# SOURCE DATA:
## config.mk

```make
export PLATFORM = sky130hd
export DESIGN_NAME = hvn_div
export DESIGN_NICKNAME = d
export VERILOG_FILES = /design/src/assert_macros.svh /design/src/hvn_div.sv
export SDC_FILE = /design/constraint.sdc
export NUM_CORES = 2
export LEC_CHECK = 0
export BUFFER_PORTS_ARGS = -buffer_cell sky130_fd_sc_hd__buf_2
export CAP_MARGIN = 30
export CORE_MARGIN = 5
export CORE_UTILIZATION = 62
export CTS_CLUSTER_SIZE = 10
export DETAILED_ROUTE_END_ITERATION = 8
export PLACE_DENSITY = 0.79
export SLEW_MARGIN = 20
export SYNTH_ARGS = -nofsm -noshare
export SYNTH_HDL_FRONTEND = slang
export SYNTH_SLANG_ARGS = --single-unit
```

## constraint.sdc

```tcl
create_clock -name clk -period 4.2 [get_ports clk]
set_input_delay 0.84 -clock clk [delete_from_list [all_inputs] [get_ports clk]]
set_output_delay 0.84 -clock clk [all_outputs]
set_load 0.02 [all_outputs]
```

## src/assert_macros.svh

```systemverilog
// Concurrent assertion macros used by the top-level RTL file.
`ifndef ASSERT_MACROS_SVH
`define ASSERT_MACROS_SVH
`ifndef SYNTHESIS
// Expression must hold at every clock edge out of reset.
`define ASSERT_ALWAYS(lbl, clk, rst_n, expr, msg) \
  lbl: assert property (@(posedge clk) disable iff (!rst_n) (expr)) else $error(msg);
// Antecedent implies consequent in the same cycle.
`define ASSERT_IMPLY(lbl, clk, rst_n, ante, cons, msg) \
  lbl: assert property (@(posedge clk) disable iff (!rst_n) (ante) |-> (cons)) else $error(msg);
`else
`define ASSERT_ALWAYS(lbl, clk, rst_n, expr, msg)
`define ASSERT_IMPLY(lbl, clk, rst_n, ante, cons, msg)
`endif
`endif

```

## src/hvn_div.sv

```systemverilog
// Pipelined restoring divider, one quotient bit per stage, with sideband.
module hvn_div #(
  parameter int NW = 26,
  parameter int DW = 17,
  parameter int QW = 16,
  parameter int SW = 2
) (
  input  logic          clk,
  input  logic          rst_n,
  input  logic          en,
  input  logic          in_vld,
  input  logic [NW-1:0] num,
  input  logic [DW-1:0] den,
  input  logic [SW-1:0] side,
  output logic          out_vld,
  output logic [QW-1:0] quot,
  output logic          ovf,
  output logic [SW-1:0] side_o
);
  localparam int W = ((NW > DW + QW) ? NW : DW + QW) + 1;

  logic [W-1:0]  rem_r  [QW];
  logic [DW-1:0] den_r  [QW];
  logic [QW-1:0] quo_r  [QW];
  logic [QW-1:0] ovf_r;
  logic [SW-1:0] side_r [QW];
  logic [QW-1:0] vld_r;

  logic [W-1:0]  rem_p  [QW];
  logic [DW-1:0] den_p  [QW];
  logic [QW-1:0] quo_p  [QW];
  logic [QW-1:0] ovf_p;
  logic [SW-1:0] side_p [QW];
  logic [QW-1:0] vld_p;
  logic [W-1:0]  sh     [QW];
  logic [QW-1:0] ge;
  logic [W-1:0]  rem_nxt [QW];
  logic [QW-1:0] quo_nxt [QW];
  logic          ovf_in;

  // quotient does not fit in QW bits
  assign ovf_in = W'(num) >= (W'(den) << QW);

  // one trial subtract per stage
  always_comb begin
    rem_p[0]  = W'(num);
    den_p[0]  = den;
    quo_p[0]  = '0;
    ovf_p[0]  = ovf_in;
    side_p[0] = side;
    vld_p[0]  = in_vld;
    for (int i = 1; i < QW; i++) begin
      rem_p[i]  = rem_r[i-1];
      den_p[i]  = den_r[i-1];
      quo_p[i]  = quo_r[i-1];
      ovf_p[i]  = ovf_r[i-1];
      side_p[i] = side_r[i-1];
      vld_p[i]  = vld_r[i-1];
    end
    for (int i = 0; i < QW; i++) begin
      sh[i]      = W'(den_p[i]) << (QW - 1 - i);
      ge[i]      = rem_p[i] >= sh[i];
      rem_nxt[i] = ge[i] ? rem_p[i] - sh[i] : rem_p[i];
      quo_nxt[i] = quo_p[i] | (QW'(ge[i]) << (QW - 1 - i));
    end
  end

  always_ff @(posedge clk) begin
    if (!rst_n) begin
      vld_r <= '0;
    end else if (en) begin
      vld_r <= vld_p;
    end
  end

  always_ff @(posedge clk) begin
    if (en) begin
      ovf_r <= ovf_p;
      for (int i = 0; i < QW; i++) begin
        rem_r[i]  <= rem_nxt[i];
        den_r[i]  <= den_p[i];
        quo_r[i]  <= quo_nxt[i];
        side_r[i] <= side_p[i];
      end
    end
  end

  assign out_vld = vld_r[QW-1];
  assign quot    = quo_r[QW-1];
  assign ovf     = ovf_r[QW-1];
  assign side_o  = side_r[QW-1];

endmodule

```

Yosys cells after proc, flatten, opt, wreduce, memory -nomap -nowiden
Memory sizes are Yosys's and may differ from the RTL's.
Index checks and enable logic that the tools add are counted.
{ "word_totals": {"ramBits": 1104, "input_bits": 49, "output_inout_bits": 20, "word_cells": 72, "n_memories": 4, "reg_bits": 32} }
{ "classes": {"n_bitwise": 15, "muxes": 18, "n_addsub": 16, "n_lt_le_gt_ge": 17} }
{ "memory_table": {"columns": ["name", "words", "width", "rd", "rd_clocked_by_memory_dff", "write_ports", "line", "source"], "rows": [
  ["rem_r", 16, 34, 15, 0, 16, "hvn_div.sv:22", "logic [W-1:0] rem_r [QW];"],
  ["den_r", 16, 17, 15, 0, 16, "hvn_div.sv:23", "logic [DW-1:0] den_r [QW];"],
  ["quo_r", 16, 16, 16, 0, 16, "hvn_div.sv:24", "logic [QW-1:0] quo_r [QW];"],
  ["side_r", 16, 2, 16, 0, 16, "hvn_div.sv:26", "logic [SW-1:0] side_r [QW];"]
]} }
{ "op_table": {"columns": ["operator", "count"], "rows": [
  ["$mux W34", 16],
  ["$ge A34 B17 Y1", 1],
  ["$ge A34 B18 Y1", 1],
  ["$ge A34 B19 Y1", 1],
  ["$ge A34 B20 Y1", 1],
  ["$ge A34 B21 Y1", 1],
  ["$ge A34 B22 Y1", 1],
  ["$ge A34 B23 Y1", 1],
  ["$ge A34 B24 Y1", 1],
  ["$ge A34 B25 Y1", 1],
  ["$ge A34 B26 Y1", 1],
  ["$ge A34 B27 Y1", 1],
  ["$ge A34 B28 Y1", 1],
  ["$ge A34 B29 Y1", 1],
  ["$ge A34 B30 Y1", 1],
  ["$ge A34 B31 Y1", 1],
  ["$sub A34 B17 Y34", 1],
  ["$sub A34 B18 Y34", 1],
  ["$sub A34 B19 Y34", 1],
  ["$sub A34 B20 Y34", 1],
  ["$sub A34 B21 Y34", 1],
  ["$sub A34 B22 Y34", 1],
  ["$sub A34 B23 Y34", 1],
  ["$sub A34 B24 Y34", 1],
  ["26 further kinds", 27]
]} }

Depth between registers and ports, before layout
An unclocked memory read counts as a cell.
{ "depth": {"depth_word": 3, "ltp_mapped": 14, "ltp_nobuf": 13} }

Worst setup path after synthesis
Ideal clock, no wire load.
{ "synth_path": {"path_type": "input to register", "startpoint": "in num[15]", "endpoint": "mem rem_r[0][15] (netlist bit), data pin", "path_slack_ps": 746, "stages": 12, "arrival_ps": 3186, "required_time_ps": 3932, "cell_sequence": "inv_1 ha_1 fa_1 nor2b_1 o21ai_0 a21boi_0 o211ai_1 a21oi_1 nor2_1 a21oi_2 clkbuf_1 mux2i_1"} }
{ "synth_lines": {"columns": ["element", "line", "source"], "rows": [
  ["start, declared", "hvn_div.sv:12", "input logic [NW-1:0] num,"],
  ["end, declared", "hvn_div.sv:22", null]
]} }

==> reports/results.txt <==
startpoint types - flop
dpl cells - 5,115
WL met3 - 2860 µm
top sig layer - met4
CTS Sinks - 964
# setup viols final - 0
slew margin rel. - 0.3539
clk slew on worst S/H paths - 0.05 ns
setup_tns - 0 ns
buffers inserted by post-CTS timing repair - 0
final wirelength - 94,550 µm
Peak VDD IR - 0.3574 mV
CTS Buffer Depth - 3
first-pass GRT wire length - 151,800 µm
RSZ-0062 raised after global routing - false
Crit path max-delay family - compound AO/OA/AOI/OAI gates
element type at the critical path end - flop
routed wl met2 - 53,470 µm
fin nets - 4,525
Final Slew Violations - 0
fin crit share - 0.9185
count leader, synth - edfxtp_1
worst setup path class - flop to flop
worst-path fanout max - 23
Synth async-reset ratio - 0
diode count - 0
f_max - 0.2592 GHz
total number of vias - 31,020
DR DRC count - 0
die width - 289.5 µm
Detail Placement HPWL - 69,990 µm
Synth Net Count - 4,352
Worst Hold Class - input pin to flop
final instance area - 0.05352 mm²
worst stage delay on the critical path - 0.59 ns
Core ar. - 0.07747 mm²
Cell Rows - 102
critical path buffer and inverter count - 4
Area Growth Syn to Fin - 10.53%
Multi-input gate area - 0.01808 mm²
DRT Pass-1 Iters - 8
crit path DAT - 4.29 ns
die area - 0.08379 mm²
Pleak - 20.43 nW
minimum clock period after layout - 3.858 ns
boundary pin count - 69
status - completed
hold_ws - 0.3303 ns
Die H - 289.5 µm
Tot GR Track Use - 0.2260
synthesized area - 0.04842 mm²
Overflow after GRT - 0
Detail Route Antenna Nets - 0
post-route insts no fill - 5,264
Most used DFF post-synth - edfxtp_1
CTS Buf Count - 108
crit path max-delay cell type - a41oi_4
post-DR vias/cell - 5.892
Avg WL per Cell - 17.96 µm
CTS tree - built
commonest cells in the netlist - edfxtp_1 (948), inv_1 (342), nand2_1 (300), ha_1 (276), o21ai_0 (261)
Placement Cell Area - 0.05046 mm²
max-cap violation count - 0
Seq/Total Area, Yosys - 0.5945
Iter 0 DRT Violations - 1,730
layout cells sized above 1 - 0.07931
Clk Latency, worst-skew pair - 0.70 ns
Worst Skew - 0.05048 ns
WP data required - 4.63 ns
Synth area leaders - edfxtp_1 (59%), ha_1 (7.1%), xor2_1 (2.8%)
largest net degree at the start of global routing - 91
Post-Syn Instances - 4,012
H-Tree Depth - 3
YS warnings - 0
met1 WL - 31,630 µm
total power - 31.75 mW
flops & latches, synth - 964
EDFF count, synth - 948
vias in the first global route - 31,910
initial antenna violation count - 0
CP cell instances - inv_1, ha_1, inv_1, fa_1, a211oi_1, o21a_1, a211oi_1, o31ai_1, nand2_1, a41oi_4, inv_2, buf_4, a31o_2
Root Buffer - clkbuf_16
leading area contributor after synthesis - edfxtp_1
final hold violations - 0
placer congestion estimate - 0.9687
PwrDens - 593.2 mW/mm²
Reg area - 0.02879 mm²
share of Yosys cell area claimed by the top area cell type - 0.5879
actual slew at the worst max-slew pin - 0.9540 ns
fill count - 5,358
Syn Area/Cell - 12.07 µm²
Port Buffers - 68
Netlist cell types - 85
Initial Utilization - 0.6250
placed cells by master, fill, tap and decap left out, types with 15 or more instances in the layout:
master	instances
o31a_1	22
or4_1	26
nor4b_1	18
o21ai_0	261
dfxtp_1	16
and3_1	19
nor2_1	248
mux2_2	30
nand4_1	57
o31ai_1	34
nor3_1	93
nor4_1	57
a211oi_1	35
a21o_1	83
nor2b_1	67
inv_1	342
or2_2	16
ha_1	276
clkbuf_16	108
nand2b_1	41
nand3_1	58
o211ai_1	18
or3_1	43
mux2i_1	23
xnor2_1	131
nand2_1	300
buf_2	67
clkbuf_1	28
edfxtp_1	948
xor2_1	155
buf_4	58
o21a_1	56
fa_1	15
a21oi_1	230
cell type report:
class	count	area share
inverter	345	0.02420
sequential	964	0.5379
timing repair buffer	137	0.01880
clock buffer	138	0.05297
tap	1040	0.02431
clock inverter	11	0.003974
multi-input combinational	2629	0.3379
power by group:
group          internal, mW  leakage, nW  switching, mW
Clock                  4.69         1.46           3.55
Combinational          4.09         9.71           5.51
Sequential             12.9         9.26           1.03
Total                  21.7         20.4           10.1
through the flow:
step	utilization	worst slack [ns]
floorplan	-	0.7455
CTS	0.6907	0.1559
detailed placement	0.6514	0.1652
global route	0.6909	0.1081
finish	0.6909	0.3425
global placement	0.6514	0.1475
state kept, by name (all words and copies together), names as in the netlist:
register and cells:
side_r 32, quo_r 136, den_r 255, rem_r 509, vld_r 16, ovf_r 16
what timing repair did:
item	4_1_cts	5_1_grt
hold endpoints to repair	0	0
setup endpoints to repair	0	12
resized for setup	0	1
hold buffers	0	0
layer usage:
layer  GRT usage  vias to the layer above
met3     0.02825                      303
met5           0                        -
li1            -                    15210
met4      0.1495                        0
met1      0.2056                    14790
met2      0.4577                      714
cell families (layout without fill, tap and decap cells):
logic type | Yosys count | count (layout) | share of synthesized area
and+or+nand+nor | 1113 | 1113 | 0.1161
DFF | 964 | 964 | 0.5945
AOI/OAI and AO/OA | 886 | 886 | 0.1155
buffers and inverters | 419 | 631 | 0.03292
adders and majority gates | 291 | 291 | 0.07752
xor gates and xnor gates | 286 | 286 | 0.05173
muxes | 53 | 53 | 0.01173
worst paths after layout:
path / start / end / slack, ns / cells after the start
min: num[14] / rem_r[0][14]$_DFFE_PP_ / 0.33 / 1
max reg2reg: rem_r[1][138]$_DFFE_PP_ / rem_r[1][179]$_DFFE_PP_ / 0.34 / 13
max: rem_r[1][138]$_DFFE_PP_ / rem_r[1][179]$_DFFE_PP_ / 0.34 / 13
min reg2reg: ovf_r[11]$_DFFE_PP_ / ovf_r[12]$_DFFE_PP_ / 0.40 / 0
(Power assumes the default switching activity.)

# WHAT THE TASK REQUIRES:
Take every line above carrying "words" and return it.

# REPLY TO THE TASK:
{ "memory_table": {"columns": ["name", "words", "width", "rd", "rd_clocked_by_memory_dff", "write_ports", "line", "source"], "rows": [
state kept, by name (all words and copies together), names as in the netlist:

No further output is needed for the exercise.